Up until six months ago, Griffin and I were the FNGs, the fucking new guys, in the Unit. We’d been happy to relinquish that title, especially given how young we were. Griffin hadn’t even punched over to this side of thirty yet, and I was only thirty-two as of June.
Griffin tipped his head, signaling for us to make a clean exit before we got roped into the conversation. And I had a feeling he was about to go Jerry Springer on me himself and wanted to do it privately. Probably attempt to get me to talk through my feelings. Acknowledge the fact that while my wife was pissed I’d joined the Unit, she wasn’t angry enough to withhold the few dirty photos she’d gifted me here and there to whack off to—thank fuck for that.
We’d almost made it to the door without drawing Dennison’s attention, when he snapped out, “Where are you two headed?”
“Outside for air.” And probably a lecture.
Dennison locked his arms across his chest. The man was on edge even more than normal, and I didn’t like the look in his eyes. The Secretary of State had called in a favor to JSOC—the Joint Special Operations Command—rerouting us here last week for an op instead of home as planned. The man probably needed to get laid, too.
“You’ve got to be the only billionaire in history risking his neck for the military,” Dennison drawled, his Southern slipping through the cracks, too.
Here we go. “I’m not a billionaire.” I rotated my neck a bit, knowing I needed to suck it up, pull a “Bradley,” and shut my mouth. But, against my better judgment, I was about to get in the man’s crosshairs. “My wife inherited the money when her parents died. It’s not mine.”
Rebecca’s parents’ private jet crashed three Christmases ago, and now my wife helped run their business empire, which included everything from chain hotels to manufacturing. That was why she lived in Manhattan instead of with me near Ft. Bragg in North Carolina. Not that I was ever home for it to matter where she rested her head at night.
“Marriage means the money is yours, too, buddy,” Bradley said, deciding to break his silence for me since I still teetered on the border of FNG status. “It’s wild you’re here when you could buy yourself an island and chill. Billions, man. I can’t wrap my head around how much money that is. I mean, what the fuck is wrong with you that you don’t just go off-grid, buy your own helos, and maybe an island or two?”

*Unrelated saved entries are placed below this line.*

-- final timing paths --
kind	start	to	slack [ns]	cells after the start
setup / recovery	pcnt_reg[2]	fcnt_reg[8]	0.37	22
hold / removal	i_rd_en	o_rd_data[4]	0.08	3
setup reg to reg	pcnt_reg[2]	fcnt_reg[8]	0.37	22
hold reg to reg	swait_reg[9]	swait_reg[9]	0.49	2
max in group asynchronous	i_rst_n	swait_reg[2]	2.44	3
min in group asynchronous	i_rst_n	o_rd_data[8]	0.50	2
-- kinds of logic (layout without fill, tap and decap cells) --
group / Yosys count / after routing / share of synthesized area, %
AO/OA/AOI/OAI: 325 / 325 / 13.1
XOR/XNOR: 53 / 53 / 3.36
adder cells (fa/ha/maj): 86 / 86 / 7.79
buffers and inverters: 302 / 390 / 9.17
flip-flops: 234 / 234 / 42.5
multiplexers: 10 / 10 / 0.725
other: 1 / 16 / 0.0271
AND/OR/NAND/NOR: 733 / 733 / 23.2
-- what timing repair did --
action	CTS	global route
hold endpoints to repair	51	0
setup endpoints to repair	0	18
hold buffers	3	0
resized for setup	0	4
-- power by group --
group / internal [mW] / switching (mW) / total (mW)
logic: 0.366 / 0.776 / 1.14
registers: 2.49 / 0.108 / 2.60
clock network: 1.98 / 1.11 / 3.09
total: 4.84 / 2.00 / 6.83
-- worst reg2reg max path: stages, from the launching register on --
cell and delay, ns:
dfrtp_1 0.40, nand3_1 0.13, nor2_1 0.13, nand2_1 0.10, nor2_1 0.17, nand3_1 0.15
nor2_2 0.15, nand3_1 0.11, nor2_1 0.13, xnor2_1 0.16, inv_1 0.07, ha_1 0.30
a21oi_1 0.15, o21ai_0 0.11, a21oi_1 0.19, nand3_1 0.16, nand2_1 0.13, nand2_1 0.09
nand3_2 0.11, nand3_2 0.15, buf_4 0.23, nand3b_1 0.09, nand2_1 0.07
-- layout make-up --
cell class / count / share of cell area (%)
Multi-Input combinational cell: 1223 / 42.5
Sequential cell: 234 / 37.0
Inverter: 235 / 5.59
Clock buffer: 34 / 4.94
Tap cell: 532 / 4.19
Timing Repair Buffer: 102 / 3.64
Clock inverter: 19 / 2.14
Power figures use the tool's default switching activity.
**src/fepsq_pkg.sv**
```systemverilog
// package: register offsets, field positions, timing counts and carrier types
// assumes: one 50 MHz system clock and an 8-bit register data path
package fepsq_pkg;

	// ****************************************
	// register offsets
	// ****************************************
	localparam logic [15:0] FEPSQ_STATUS_OFS = 16'h2800;
	localparam logic [15:0] FEPSQ_FREAD_OFS = 16'h3800;
	localparam logic [15:0] FEPSQ_FRESET_OFS = 16'h4000;
	localparam logic [15:0] FEPSQ_PROG_OFS = 16'h4800;
	localparam logic [15:0] FEPSQ_SECT_OFS = 16'h5000;
	localparam logic [15:0] FEPSQ_CHIP_OFS = 16'h5800;
	localparam logic [15:0] FEPSQ_DATA_OFS = 16'h6000;
	localparam logic [15:0] FEPSQ_ADDR_LO_OFS = 16'h6800;
	localparam logic [15:0] FEPSQ_ADDR_MID_OFS = 16'h7000;
	localparam logic [15:0] FEPSQ_ADDR_HI_OFS = 16'h7800;

	// ****************************************
	// fields and reset values
	// ****************************************
	localparam int FEPSQ_GO_BIT = 0;
	localparam int FEPSQ_BUSY_BIT = 0;
	localparam int FEPSQ_TOUT_BIT = 1;
	localparam int FEPSQ_HI_W = 5;
	localparam int FEPSQ_SECT_LSB = 16;
	localparam logic [7:0] FEPSQ_BYTE_RST = 8'h00;
	localparam logic [4:0] FEPSQ_HI_RST = 5'h00;

	// ****************************************
	// timing
	// ****************************************
	localparam int FEPSQ_CLK_NS = 20;
	localparam int FEPSQ_SECTOR_ERASE_MS = 700;
	localparam int FEPSQ_CHIP_ERASE_MS = 14000;
	localparam int FEPSQ_PROGRAM_LIMIT_US = 1000;
	localparam int FEPSQ_WE_PULSE_NS = 60;
	localparam int FEPSQ_READ_ACCESS_NS = 90;
	localparam int FEPSQ_BUSY_SETTLE_NS = 500;
	localparam int FEPSQ_SYNC_STAGES = 2;
	localparam int FEPSQ_SECTOR_ERASE_CYC = FEPSQ_SECTOR_ERASE_MS * (1000000 / FEPSQ_CLK_NS);
	localparam int FEPSQ_CHIP_ERASE_CYC = FEPSQ_CHIP_ERASE_MS * (1000000 / FEPSQ_CLK_NS);
	localparam int FEPSQ_PROGRAM_CYC = FEPSQ_PROGRAM_LIMIT_US * (1000 / FEPSQ_CLK_NS);
	localparam int FEPSQ_WE_CYC = (FEPSQ_WE_PULSE_NS + FEPSQ_CLK_NS - 1) / FEPSQ_CLK_NS;
	localparam int FEPSQ_READ_CYC = (FEPSQ_READ_ACCESS_NS + FEPSQ_CLK_NS - 1) / FEPSQ_CLK_NS;
	localparam int FEPSQ_SETTLE_CYC = (FEPSQ_BUSY_SETTLE_NS + FEPSQ_CLK_NS - 1) / FEPSQ_CLK_NS;

	// ****************************************
	// flash command bytes
	// ****************************************
	localparam logic [20:0] FEPSQ_UNLOCK1_ADDR = 21'h000555;
	localparam logic [20:0] FEPSQ_UNLOCK2_ADDR = 21'h0002AA;
	localparam logic [7:0] FEPSQ_UNLOCK1_DATA = 8'hAA;
	localparam logic [7:0] FEPSQ_UNLOCK2_DATA = 8'h55;
	localparam logic [7:0] FEPSQ_ERASE_SETUP = 8'h80;
	localparam logic [7:0] FEPSQ_PROG_SETUP = 8'hA0;
	localparam logic [7:0] FEPSQ_SECT_CONFIRM = 8'h30;
	localparam logic [7:0] FEPSQ_CHIP_CONFIRM = 8'h10;
	localparam logic [7:0] FEPSQ_RESET_CMD = 8'hF0;

	// ****************************************
	// types
	// ****************************************
	typedef enum logic [5:0] {
		OP_NONE = 6'b000001,
		OP_PROG = 6'b000010,
		OP_SECT = 6'b000100,
		OP_CHIP = 6'b001000,
		OP_RST = 6'b010000,
		OP_READ = 6'b100000
	} fepsq_op_t;

	typedef enum logic [3:0] {
		ST_IDLE = 4'b0001,
		ST_ISSUE = 4'b0010,
		ST_CYCLE = 4'b0100,
		ST_WAIT = 4'b1000
	} fepsq_state_t;

	typedef struct packed {
		logic [20:0] addr;
		logic [7:0] data;
	} fepsq_cyc_t;

	typedef struct packed {
		logic [20:0] addr;
		logic [7:0] dq;
		logic dq_oe_n;
		logic ce_n;
		logic we_n;
		logic oe_n;
	} fepsq_pins_t;

	localparam fepsq_pins_t FEPSQ_PINS_IDLE = '{addr: 21'h000000, dq: 8'h00, dq_oe_n: 1'b1,
		ce_n: 1'b1, we_n: 1'b1, oe_n: 1'b1};

endpackage : fepsq_pkg

```
**src/fepsq_bus_cycle.sv**
```systemverilog
// single flash bus cycle: one write strobe or one read with data capture
// assumes: flash pins are driven from here only; data bus input is asynchronous
module fepsq_bus_cycle
	import fepsq_pkg::*;
(
	// system
	input wire logic clk_sys_in,
	input wire logic arst_n_in,
	// request
	input wire logic start_in,
	input wire logic read_in,
	input wire fepsq_cyc_t cyc_in,
	// flash side
	input wire logic [7:0] dq_in,
	output fepsq_pins_t pins_out,
	// answer
	output logic [7:0] rdata_out,
	output logic done_out
);

	// ****************************************
	// data bus synchroniser
	// ****************************************
	logic [7:0] dq_meta_q;
	logic [7:0] dq_sync_q;
	logic [3:0] cnt_q;
	logic active_q;
	logic rd_q;

	// two stages before the capture register looks at the pins
	always_ff @(posedge clk_sys_in or negedge arst_n_in)
		if (!arst_n_in)
		begin
			dq_meta_q <= 8'h00;
			dq_sync_q <= 8'h00;
		end
		else
		begin
			dq_meta_q <= dq_in;
			dq_sync_q <= dq_meta_q;
		end

	// ****************************************
	// strobe timing
	// ****************************************
	// write: we low for one cycle more than the pulse count, then one hold cycle with data still driven
	always_ff @(posedge clk_sys_in or negedge arst_n_in)
		if (!arst_n_in)
		begin
			pins_out <= FEPSQ_PINS_IDLE;
			cnt_q <= 4'h0;
			active_q <= 1'b0;
			rd_q <= 1'b0;
			done_out <= 1'b0;
			rdata_out <= 8'h00;
		end
		else
		begin
			done_out <= 1'b0;
			if (start_in && !active_q)
			begin
				active_q <= 1'b1;
				rd_q <= read_in;
				pins_out.addr <= cyc_in.addr;
				pins_out.dq <= cyc_in.data;
				pins_out.dq_oe_n <= read_in;
				pins_out.ce_n <= 1'b0;
				pins_out.we_n <= read_in;
				pins_out.oe_n <= !read_in;
				// read waits out the access time plus the synchroniser latency
				cnt_q <= read_in ? 4'(FEPSQ_READ_CYC + FEPSQ_SYNC_STAGES) : 4'(FEPSQ_WE_CYC + 1);
			end
			else if (active_q)
			begin
				if (cnt_q == 4'h1)
					pins_out.we_n <= 1'b1;
				if (cnt_q != 4'h0)
					cnt_q <= cnt_q - 4'h1;
				else
				begin
					pins_out <= FEPSQ_PINS_IDLE;
					active_q <= 1'b0;
					done_out <= 1'b1;
					if (rd_q)
						rdata_out <= dq_sync_q;
				end
			end
		end

endmodule : fepsq_bus_cycle

```
**src/fepsq_top.sv**
```systemverilog
// flash erase / program sequencer: register decode, command sequences, busy tracking
// assumes: register strobes are synchronous to clk_sys_in; flash ready pin is asynchronous
//
// Notes on behaviour
// sector-erase register bit 0 starts erase
// software checks idle before new operation
// thirty-two sectors, chosen by top five lines
// sector lines come from upper address register
// sector erase touches selected sector only
// programming clears bits; erase before reprogram
// sector erase about 0.7 s, busy throughout
// status bit 0 reads zero when done
// other commands ignored during sector erase
// hardware reset aborts sector erase at once
// chip-erase register bit 0 erases everything
// chip erase about 14 s, busy throughout
// other commands ignored during chip erase
// hardware reset aborts chip erase at once
// data byte held; low nibble reads back
// low address register gives bits 7-0
// middle address register gives bits 15-8
// upper register gives bits 20-16, three unused
// program-start writes held byte at address
// flash-read register reads at held address
// reset command ignored while operation runs
// busy while configuration-stop bit is zero
// busy from command acceptance until completion
module fepsq_top
	import fepsq_pkg::*;
#(
	parameter int unsigned SECTOR_ERASE_LIMIT = FEPSQ_SECTOR_ERASE_CYC,
	parameter int unsigned CHIP_ERASE_LIMIT = FEPSQ_CHIP_ERASE_CYC,
	parameter int unsigned PROGRAM_LIMIT = FEPSQ_PROGRAM_CYC
)(
	// system
	input wire logic clk_sys_in,
	input wire logic arst_n_in,
	// register port
	input wire logic [15:0] reg_addr_in,
	input wire logic [7:0] reg_wdata_in,
	input wire logic reg_wr_in,
	input wire logic reg_rd_in,
	output logic [7:0] reg_rdata_out,
	output logic reg_rvalid_out,
	// configuration hand-off
	input wire logic cfg_stop_in,
	// flash pins
	output logic [20:0] flash_addr_out,
	input wire logic [7:0] flash_dq_in,
	output logic [7:0] flash_dq_out,
	output logic flash_dq_oe_n_out,
	output logic flash_ce_n_out,
	output logic flash_we_n_out,
	output logic flash_oe_n_out,
	output logic flash_rst_n_out,
	input wire logic flash_ready_in
);

	// ****************************************
	// declarations
	// ****************************************
	fepsq_state_t state_q;
	fepsq_op_t op_q;
	fepsq_op_t req_op;
	fepsq_cyc_t step_cyc;
	fepsq_pins_t pins;
	logic [2:0] step_q;
	logic [31:0] wait_q;
	logic [31:0] limit;
	logic [7:0] data_q;
	logic [7:0] addr_lo_q;
	logic [7:0] addr_mid_q;
	logic [4:0] addr_hi_q;
	logic tout_q;
	logic rdy_meta_q;
	logic rdy_q;
	logic [1:0] rst_pipe_q;
	logic accept;
	logic busy;
	logic cyc_done;
	logic [7:0] cyc_rdata;
	logic [20:0] held_addr;

	// ****************************************
	// decode helpers
	// ****************************************
	// write decode of the command registers
	function automatic fepsq_op_t wr_cmd_op(input logic [15:0] a);
		case (a)
			FEPSQ_PROG_OFS: return OP_PROG;
			FEPSQ_SECT_OFS: return OP_SECT;
			FEPSQ_CHIP_OFS: return OP_CHIP;
			FEPSQ_FRESET_OFS: return OP_RST;
			default: return OP_NONE;
		endcase
	endfunction : wr_cmd_op

	// index of the final bus cycle of each sequence
	function automatic logic [2:0] last_step(input fepsq_op_t op);
		case (op)
			OP_PROG: return 3'd3;
			OP_SECT: return 3'd5;
			OP_CHIP: return 3'd5;
			default: return 3'd0;
		endcase
	endfunction : last_step

	// address/data of one bus cycle of a sequence
	function automatic fepsq_cyc_t seq_cyc(input fepsq_op_t op, input logic [2:0] idx,
		input logic [20:0] a, input logic [7:0] d);
		fepsq_cyc_t c;
		c = '{addr: FEPSQ_UNLOCK1_ADDR, data: FEPSQ_UNLOCK1_DATA};
		if (op == OP_READ)
			c = '{addr: a, data: 8'h00};
		else if (op == OP_RST)
			c.data = FEPSQ_RESET_CMD;
		else
			case (idx)
				3'd1: c = '{addr: FEPSQ_UNLOCK2_ADDR, data: FEPSQ_UNLOCK2_DATA};
				3'd2: c.data = (op == OP_PROG) ? FEPSQ_PROG_SETUP : FEPSQ_ERASE_SETUP;
				3'd3: if (op == OP_PROG) c = '{addr: a, data: d};
				3'd4: c = '{addr: FEPSQ_UNLOCK2_ADDR, data: FEPSQ_UNLOCK2_DATA};
				3'd5:
				begin
					// only the sector lines reach the chip; lower lines are zero
					if (op == OP_SECT)
						c = '{addr: {a[20:FEPSQ_SECT_LSB], 16'h0000}, data: FEPSQ_SECT_CONFIRM};
					else
						c.data = FEPSQ_CHIP_CONFIRM;
				end
				default: c = c;
			endcase
		return c;
	endfunction : seq_cyc

	// ****************************************
	// synchronisers and flash reset
	// ****************************************
	// ready/busy pin is asynchronous to the system clock
	always_ff @(posedge clk_sys_in or negedge arst_n_in)
		if (!arst_n_in)
		begin
			rdy_meta_q <= 1'b0;
			rdy_q <= 1'b0;
		end
		else
		begin
			rdy_meta_q <= flash_ready_in;
			rdy_q <= rdy_meta_q;
		end

	// chip reset pin follows the board reset so a running erase stops with it
	always_ff @(posedge clk_sys_in or negedge arst_n_in)
		if (!arst_n_in)
			rst_pipe_q <= 2'b00;
		else
			rst_pipe_q <= {rst_pipe_q[0], 1'b1};

	assign flash_rst_n_out = rst_pipe_q[1];

	// ****************************************
	// command acceptance
	// ****************************************
	always_comb
	begin
		req_op = OP_NONE;
		if (reg_wr_in && reg_wdata_in[FEPSQ_GO_BIT])
			req_op = wr_cmd_op(reg_addr_in);
		else if (reg_rd_in && reg_addr_in == FEPSQ_FREAD_OFS)
			req_op = OP_READ;
	end

	// refused outright while a sequence runs or configuration owns the chip
	assign accept = (state_q == ST_IDLE) && cfg_stop_in && (req_op != OP_NONE);
	assign busy = !cfg_stop_in || (state_q != ST_IDLE);
	assign held_addr = {addr_hi_q, addr_mid_q, addr_lo_q};
	assign step_cyc = seq_cyc(op_q, step_q, held_addr, data_q);

	// ****************************************
	// held data and address registers
	// ****************************************
	// locked while a sequence runs so the byte in flight cannot change under it
	always_ff @(posedge clk_sys_in or negedge arst_n_in)
		if (!arst_n_in)
		begin
			data_q <= FEPSQ_BYTE_RST;
			addr_lo_q <= FEPSQ_BYTE_RST;
			addr_mid_q <= FEPSQ_BYTE_RST;
			addr_hi_q <= FEPSQ_HI_RST;
		end
		else if (reg_wr_in && state_q == ST_IDLE)
			case (reg_addr_in)
				FEPSQ_DATA_OFS: data_q <= reg_wdata_in;
				FEPSQ_ADDR_LO_OFS: addr_lo_q <= reg_wdata_in;
				FEPSQ_ADDR_MID_OFS: addr_mid_q <= reg_wdata_in;
				FEPSQ_ADDR_HI_OFS: addr_hi_q <= reg_wdata_in[FEPSQ_HI_W-1:0];
				default: data_q <= data_q;
			endcase

	// ****************************************
	// sequencer
	// ****************************************
	always_comb
	begin
		case (op_q)
			OP_SECT: limit = SECTOR_ERASE_LIMIT;
			OP_CHIP: limit = CHIP_ERASE_LIMIT;
			OP_PROG: limit = PROGRAM_LIMIT;
			default: limit = 32'(FEPSQ_SETTLE_CYC);
		endcase
	end

	// issue each bus cycle, then, except after a flash read, hold busy until the chip reports ready or the limit runs out
	always_ff @(posedge clk_sys_in or negedge arst_n_in)
		if (!arst_n_in)
		begin
			state_q <= ST_IDLE;
			op_q <= OP_NONE;
			step_q <= 3'd0;
			wait_q <= 32'h00000000;
		end
		else
			case (state_q)
				ST_IDLE:
				begin
					if (accept)
					begin
						state_q <= ST_ISSUE;
						op_q <= req_op;
						step_q <= 3'd0;
					end
				end
				ST_ISSUE:
					state_q <= ST_CYCLE;
				ST_CYCLE:
				begin
					if (cyc_done)
					begin
						wait_q <= 32'h00000000;
						if (step_q != last_step(op_q))
						begin
							step_q <= step_q + 3'd1;
							state_q <= ST_ISSUE;
						end
						else if (op_q == OP_READ)
							state_q <= ST_IDLE;
						else
							state_q <= ST_WAIT;
					end
				end
				ST_WAIT:
				begin
					wait_q <= wait_q + 32'h00000001;
					// the chip needs a moment to pull ready low after the last cycle
					if ((wait_q >= 32'(FEPSQ_SETTLE_CYC) && rdy_q) || wait_q >= limit)
						state_q <= ST_IDLE;
				end
				default:
					state_q <= ST_IDLE;
			endcase

	// timeout flag: cleared on a new command, set when the chip never reports ready
	always_ff @(posedge clk_sys_in or negedge arst_n_in)
		if (!arst_n_in)
			tout_q <= 1'b0;
		else if (state_q == ST_WAIT && wait_q >= limit && !(wait_q >= 32'(FEPSQ_SETTLE_CYC) && rdy_q))
			tout_q <= 1'b1;
		else if (accept)
			tout_q <= 1'b0;

	// ****************************************
	// flash bus cycle engine
	// ****************************************
	fepsq_bus_cycle u_cycle (
		.clk_sys_in(clk_sys_in),
		.arst_n_in(arst_n_in),
		.start_in(state_q == ST_ISSUE),
		.read_in(op_q == OP_READ),
		.cyc_in(step_cyc),
		.dq_in(flash_dq_in),
		.pins_out(pins),
		.rdata_out(cyc_rdata),
		.done_out(cyc_done)
	);

	assign flash_addr_out = pins.addr;
	assign flash_dq_out = pins.dq;
	assign flash_dq_oe_n_out = pins.dq_oe_n;
	assign flash_ce_n_out = pins.ce_n;
	assign flash_we_n_out = pins.we_n;
	assign flash_oe_n_out = pins.oe_n;

	// ****************************************
	// register read answers
	// ****************************************
	// one read outstanding at a time; a flash read answers when its cycle ends
	always_ff @(posedge clk_sys_in or negedge arst_n_in)
		if (!arst_n_in)
		begin
			reg_rdata_out <= 8'h00;
			reg_rvalid_out <= 1'b0;
		end
		else
		begin
			reg_rvalid_out <= 1'b0;
			if (state_q == ST_CYCLE && cyc_done && op_q == OP_READ)
			begin
				reg_rdata_out <= cyc_rdata;
				reg_rvalid_out <= 1'b1;
			end
			else if (reg_rd_in && !(accept && req_op == OP_READ))
			begin
				reg_rvalid_out <= 1'b1;
				case (reg_addr_in)
					FEPSQ_STATUS_OFS: reg_rdata_out <= {6'h00, tout_q, busy};
					FEPSQ_DATA_OFS: reg_rdata_out <= {4'h0, data_q[3:0]};
					default: reg_rdata_out <= 8'h00;
				endcase
			end
		end
endmodule : fepsq_top

```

“And miss all the fun with you guys?” I grabbed my Gatorz from my pocket, prepared to exfil out of there before Dennison or Bradley trapped me into opening my mouth.
“Your house in New York is seventy-five million,” Bradley went on. “That kind of money is?—”
“How do you know how much my wife’s house is?” And it would always be my wife’s house in my mind. It belonged to her parents before they died, and I was more comfortable on a bed at base than taking a shit on a gold toilet—and fucking hell, there really was a gold-plated toilet in the primary bathroom.
“I was bored. Googled it. Curiosity?—”
“Killed the cat,” Dennison cut him off, and thank God for that. He cocked his head, giving me the green light to go before Bradley said anything more relating to my wife or her family.
With how wiped out we all were, I might forget we were teammates and working to become friends. I’d take a bullet for the man, but I didn’t know him well enough to trust him with my secrets.
Once Griffin and I were outside, I turned to face him. “Spit it out. What’re you tiptoeing around?” Sunglasses on, I shoved my hands into my pockets in preparation for what was coming next. Another conversation I didn’t want to have.